The first code I performed was this one:

from pandas_datareader import data
import pandas as pd
import matplotlib.pyplot as plt

# Define the instruments to download. We would like to see Apple, Microsoft and the S&P500 index.
tickers = [‘T’, ‘VZ’, ‘SPY’]

# Define which online source one should use
data_source = ‘google’

# We would like all available data from 01/01/2000 until 12/31/2016.
start_date = ‘2015-01-01’
end_date = ‘2017-10-10’

# User pandas_reader.data.DataReader to load the desired data. As simple as that.
panel_data = data.DataReader(tickers, data_source, start_date, end_date)

# Getting just the adjusted closing prices. This will return a Pandas DataFrame
# The index in this DataFrame is the major index of the panel_data.
close = panel_data.ix[‘Close’]

# Getting all weekdays between 01/01/2000 and 12/31/2016
all_weekdays = pd.date_range(start=start_date, end=end_date, freq=’B’)

# How do we align the existing prices in adj_close with our new set of dates?
# All we need to do is reindex close using all_weekdays as the new index
close = close.reindex(all_weekdays)
#print(close.head(-100))
print(close.describe())
close = close.fillna(method=’ffill’)
# Get the MSFT time series. This now returns a Pandas Series object indexed by date.
vz = close.ix[:, ‘VZ’]
spy = close.ix[:, ‘SPY’]
# Calculate the 20 and 100 days moving averages of the closing prices
short_rolling_vz = vz.rolling(window=20).mean()
long_rolling_vz = vz.rolling(window=100).mean()

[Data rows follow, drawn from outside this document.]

// udp_ipv4_tx
module udp_ipv4_tx (
    input  wire             ap_clk,
    input  wire             ap_rst_n,
    input  wire  [31:0]     my_ip_addr,
    input  wire   [7:0]     ip_protocol,
    input  wire             s_axis_tx_meta_tvalid,
    output wire             s_axis_tx_meta_tready,
    input  wire [255:0]     s_axis_tx_meta_tdata,
    input  wire             s_axis_tx_data_tvalid,
    output wire             s_axis_tx_data_tready,
    input  wire  [63:0]     s_axis_tx_data_tdata,
    input  wire   [7:0]     s_axis_tx_data_tkeep,
    input  wire             s_axis_tx_data_tlast,
    output wire             m_axis_tx_data_tvalid,
    input  wire             m_axis_tx_data_tready,
    output wire   [63:0]    m_axis_tx_data_tdata,
    output wire    [7:0]    m_axis_tx_data_tkeep,
    output wire             m_axis_tx_data_tlast,
    output wire   [31:0]    datagrams_transmitted
);
Size: about 3100 cells after synthesis, roughly 480 I/O pins, ~0.025 sq mm of cells after synthesis.
export LEC_CHECK = 0
export ABC_AREA = 1
export CAP_MARGIN = 20
export CORE_MARGIN = 2
export CORE_UTILIZATION = 61
export CTS_CLUSTER_SIZE = 96
export PLACE_DENSITY = 0.38
export SLEW_MARGIN = 20
export TNS_END_PERCENT = 10
create_clock -name core_clock -period 3.07 [get_ports {ap_clk}]
run.sh (not shown) runs the stock make flow with config.mk's settings and CLKGATE_MAP_FILE=.
Then changed:
--- a/flow/config.mk
+++ b/flow/config.mk
@@ -7,9 +7,6 @@
 export LEC_CHECK = 0
-export ABC_AREA = 1
 export CAP_MARGIN = 20
 export CORE_MARGIN = 2
-export CORE_UTILIZATION = 61
-export CTS_CLUSTER_SIZE = 96
-export PLACE_DENSITY = 0.38
+export CORE_UTILIZATION = 40
+export PLACE_DENSITY = 0.6
 export SLEW_MARGIN = 20
-export TNS_END_PERCENT = 10
==> flow/constraint.sdc (replaced) <==
create_clock -name core_clock -period 4.33 [get_ports {ap_clk}]
set_input_delay 0.8660 -clock core_clock [delete_from_list [all_inputs] [get_ports {ap_clk}]]
set_output_delay 0.8660 -clock core_clock [all_outputs]
set_load 0.01 [all_outputs]
=> Clock-buffer cell count went up by 13; via count went down by a little under a tenth; power went down by a quarter to a third.
Then changed:
--- a/flow/config.mk
+++ b/flow/config.mk
@@ -8,4 +8,6 @@
 export CAP_MARGIN = 20
+export CELL_PAD_IN_SITES_DETAIL_PLACEMENT = 2
 export CORE_MARGIN = 2
 export CORE_UTILIZATION = 40
+export CTS_CLUSTER_DIAMETER = 350
 export PLACE_DENSITY = 0.6
==> flow/constraint.sdc (replaced) <==
create_clock -name core_clock -period 5.0 [get_ports {ap_clk}]
set_input_delay 1.0000 -clock core_clock [delete_from_list [all_inputs] [get_ports {ap_clk}]]
set_output_delay 1.0000 -clock core_clock [all_outputs]
set_load 0.01 [all_outputs]
Outcome: Now the flow produced a layout that fails on setup timing. Setup slack is worse by 0.33 ns. Final cell count stays flat. Register-to-register slack gets worse by 0.33 ns. Fmax goes down by 20%. Non-clock buffer count goes down by 10.
Then changed:
--- a/flow/config.mk
+++ b/flow/config.mk
@@ -10,5 +10,6 @@
 export CORE_MARGIN = 2
-export CORE_UTILIZATION = 40
+export CORE_UTILIZATION = 47
 export CTS_CLUSTER_DIAMETER = 350
-export PLACE_DENSITY = 0.6
+export GPL_TIMING_DRIVEN = 0
+export PLACE_DENSITY_LB_ADDON = 0.25
 export SLEW_MARGIN = 20
The new run stopped in detailed placement (3_5_place_dp) (DPL-0033). Area after synthesis is unchanged. Synthesized cell count is unchanged. Die size fell by 15%.

udp_ipv4_tx again, from the RTL that the note above started with.
clock: 1.12 ns
lec_check: 0
cap_margin: 20
core_margin: 2
core_utilization: 72
cts_cluster_diameter: 210
cts_cluster_size: 15
place_density: 0.37
setup_slack_margin: 0.1
slew_margin: 20
The baseline ended with an error in 4_1_cts.
Then changed:
- CORE_UTILIZATION: 72 -> 27
- CTS_CLUSTER_DIAMETER: 210 -> unset
- CTS_CLUSTER_SIZE: 15 -> unset
- PLACE_DENSITY: 0.37 -> 0.6
- SETUP_SLACK_MARGIN: 0.1 -> unset
- clock period: 1.12 -> 4.33 ns (I/O delays scaled with it)
Result: This time the run ran to the end with no violations. Synthesized cell count is unchanged. Die size went up to 2.6 times its value. Synthesized area does not change.
Then changed:
- CORE_UTILIZATION: 27 -> 72
- PLACE_DENSITY: 0.6 -> unset
- SETUP_SLACK_MARGIN: unset -> -0.1
- clock period: 4.33 -> 1.17 ns (I/O delays scaled with it)
Result:
- The new run stopped in 4_1_cts with DPL-0038
- synthesized area is unchanged
- synthesized cell count stays the same
- die size fell by well over a third
Then changed:
- CORE_UTILIZATION: 72 -> 44
- PLACE_DENSITY: unset -> 0.6
- SETUP_SLACK_MARGIN: -0.1 -> unset
- clock period: 1.17 -> 3.07 ns (I/O delays scaled with it)
=> The changed run finished with negative setup slack left; area after synthesis is unchanged; die area rose by 62%; synthesized cell count stays the same.

P:
Starting RTL as in the previous note.
export LEC_CHECK = 0
export ABC_AREA = 1
export CAP_MARGIN = 40
export CORE_MARGIN = 2
export CORE_UTILIZATION = 69
export CTS_CLUSTER_DIAMETER = 316
export CTS_CLUSTER_SIZE = 17
export HOLD_SLACK_MARGIN = 0.29
export SETUP_SLACK_MARGIN = -0.14
export SLEW_MARGIN = 20
create_clock -name core_clock -period 2.53 [get_ports {ap_clk}]
Final checks on P, whose flow otherwise completed, came back failing, citing negative setup slack.
> inputs changed (P -> Q)
- HOLD_SLACK_MARGIN no longer set, was 0.29
- CTS_CLUSTER_DIAMETER no longer set, was 316
- CTS_CLUSTER_SIZE no longer set, was 17
- CAP_MARGIN now 20, was 40
- CORE_UTILIZATION now 29, was 69
- ABC_AREA no longer set, was 1
- PLACE_DENSITY now 0.6, previously not set
- SETUP_SLACK_MARGIN no longer set, was -0.14
- the clock period (ns, I/O delays scaled along) now 6.19, was 2.53
Findings:
- Although P finished all stages, its layout failed final checks on negative setup slack.
- Q: done, clean on timing, DRC and antenna
- Taking P as the reference, in Q final design area excluding fillers increased about 1.3%; routed wire length went down 0.36%.
- Between Q and P, number of standard cells in the layout, taps in and fillers out is higher for Q, P comes in under that.
- Register area: Q vs P, no meaningful difference
- Looking at power, Q sits 58% below P.
- In terms of worst clock skew, Q and P differ only marginally.
- The maximum clock frequency of Q is lower than that of P.
- When the final numbers for Q and P were put side by side, the count of buffers added by post-CTS timing repair for setup turned out to be smaller in Q.
--- input diff Q..R ---
- putting SETUP_SLACK_MARGIN at 0.7 where nothing was set
- putting CTS_CLUSTER_SIZE at 17 where nothing was set
- swapping 29 for 68 in CORE_UTILIZATION
- clearing PLACE_DENSITY, which used to be 0.6
- swapping 6.19 for 2.42 in the clock period (ns, I/O delays scaled along)
==> comparison <==
Run status, R: aborted in 5_1_grt, error ODB-0269. Comparing Q and R, the lower number of placed cells counting well taps is on R. Final weighted congestion of routability-driven global placement | R above Q. Relative to Q, the worst slack after detailed placement of R is lower by 2.53 ns. In the reports for Q and R, the larger number of H-tree levels belongs to Q. From Q to R, total of flip-flops plus latches after synthesis did not move at all. Sort Q and R by half-perimeter wire length of the detailed placement result, ascending, and R comes first. Total CTS buffers is lower on R. R vs. Q: chip width went down by 34%.
#### Input delta (S over R)
- CTS_CLUSTER_SIZE: 17 -> 52
- CORE_UTILIZATION: 68 -> 65
- SETUP_SLACK_MARGIN: 0.7 -> unset
- the clock period (ns, I/O delays scaled along): 2.42 -> 3.25
Notes after the runs:
- S: flow complete, layout not clean; failing: negative setup slack
- Core region area in S is about 5% above R.
- For the placement row count, S came in 2 higher than R did.
- Reported for S and R, largest buffer count on any clock path turned out identical to the last digit.
- Compared to R, S was floorplanned on a bigger die.
- Summary — chip width, S relative to R: higher, by 4.4 um.
- Instance area after placement, S vs R: down by a few percent
Power figures rest on the tool's default switching activity, not on a simulated workload.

# Plot everything by leveraging the very powerful matplotlib package
fig = plt.figure()
ax = fig.add_subplot(1,1,1)
ax.plot(vz.index, vz, label=’VZ’)
#ax.plot(spy.index, spy, label=’SPY’)
ax.plot(short_rolling_vz.index, short_rolling_vz, label=’20 days rolling’)
ax.plot(long_rolling_vz.index, long_rolling_vz, label=’100 days rolling’)
ax.set_xlabel(‘Date’)
ax.set_ylabel(‘Closing price ($)’)
ax.legend()
plt.show()

Quantitative trading, Ernie Chang

This book contains basic concepts and approach (step by step) for does that want to initiate themselves on Quantitative trading. The focus is on statistical arbitrage trading, that deals with the simplest financial instruments: stocks, futures, and sometimes currencies.

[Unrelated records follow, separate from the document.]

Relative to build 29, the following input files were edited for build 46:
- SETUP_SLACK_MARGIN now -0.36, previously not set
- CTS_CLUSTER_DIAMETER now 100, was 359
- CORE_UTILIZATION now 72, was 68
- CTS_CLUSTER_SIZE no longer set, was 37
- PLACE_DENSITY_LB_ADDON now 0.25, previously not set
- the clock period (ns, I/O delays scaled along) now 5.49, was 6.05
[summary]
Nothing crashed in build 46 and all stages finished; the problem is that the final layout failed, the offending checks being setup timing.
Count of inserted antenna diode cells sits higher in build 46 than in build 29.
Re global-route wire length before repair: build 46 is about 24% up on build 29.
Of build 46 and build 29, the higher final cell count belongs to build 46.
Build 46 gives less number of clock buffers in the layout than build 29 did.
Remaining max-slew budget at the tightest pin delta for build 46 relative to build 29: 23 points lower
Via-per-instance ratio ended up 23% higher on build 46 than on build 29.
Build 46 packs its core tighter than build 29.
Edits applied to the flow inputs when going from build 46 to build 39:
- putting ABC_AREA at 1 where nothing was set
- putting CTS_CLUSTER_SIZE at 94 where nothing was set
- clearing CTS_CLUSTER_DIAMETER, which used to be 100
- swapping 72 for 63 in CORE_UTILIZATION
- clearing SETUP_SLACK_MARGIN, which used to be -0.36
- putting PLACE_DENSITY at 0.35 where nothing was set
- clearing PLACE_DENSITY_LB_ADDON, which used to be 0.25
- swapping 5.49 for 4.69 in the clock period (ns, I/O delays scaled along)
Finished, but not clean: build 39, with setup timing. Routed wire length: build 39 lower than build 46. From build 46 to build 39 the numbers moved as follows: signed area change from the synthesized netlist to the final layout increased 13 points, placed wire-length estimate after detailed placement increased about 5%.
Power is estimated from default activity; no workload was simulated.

The chapters cover the steps a trader should take:

  1. The Whats, Whos, and Whys of Quantitative Trading,
  2. Fishing for Ideas,
  3. Backtesting,
  4. Setting Up Your Business,
  5. Execution Systems,
  6. Money and Risk Management,
  7. Special Topics in Quantitative Trading, (reading it now)
  8. Conclusions.

You can follow the author blog that contains further valuable information and some nice examples.

A short list of common pitfalls related to how the back-test program is written:

  1. Survivor-ship bias: data does not contain companies that have fallen bankruptcy.
  2. Look-Ahead Bias: this phenomenon happens when you are using information that was available only at a time ahead of the instant the trade was made. For instance, “Buy when the stock is within 1 percent of the day’s low”.
  3. Data-Snooping Bias: the use too much parameters that make you build an over-optimized model. A rule of thumb: 5 parameters.
  4. Sample size: you need enough data to back test, how much? As a rule of thumb, let’s assume that the number of data points needed for optimizing your parameters is equal to 252 times the number of free parameters your model has. For instance, you define a daily trading model with three parameters, then you should have at least three years’ worth of back-test data with daily prices.
  5. Out-of-Sample Testing: divide your historical data into 2 parts. Use the first part for training, and keep the second part to test the resulting model.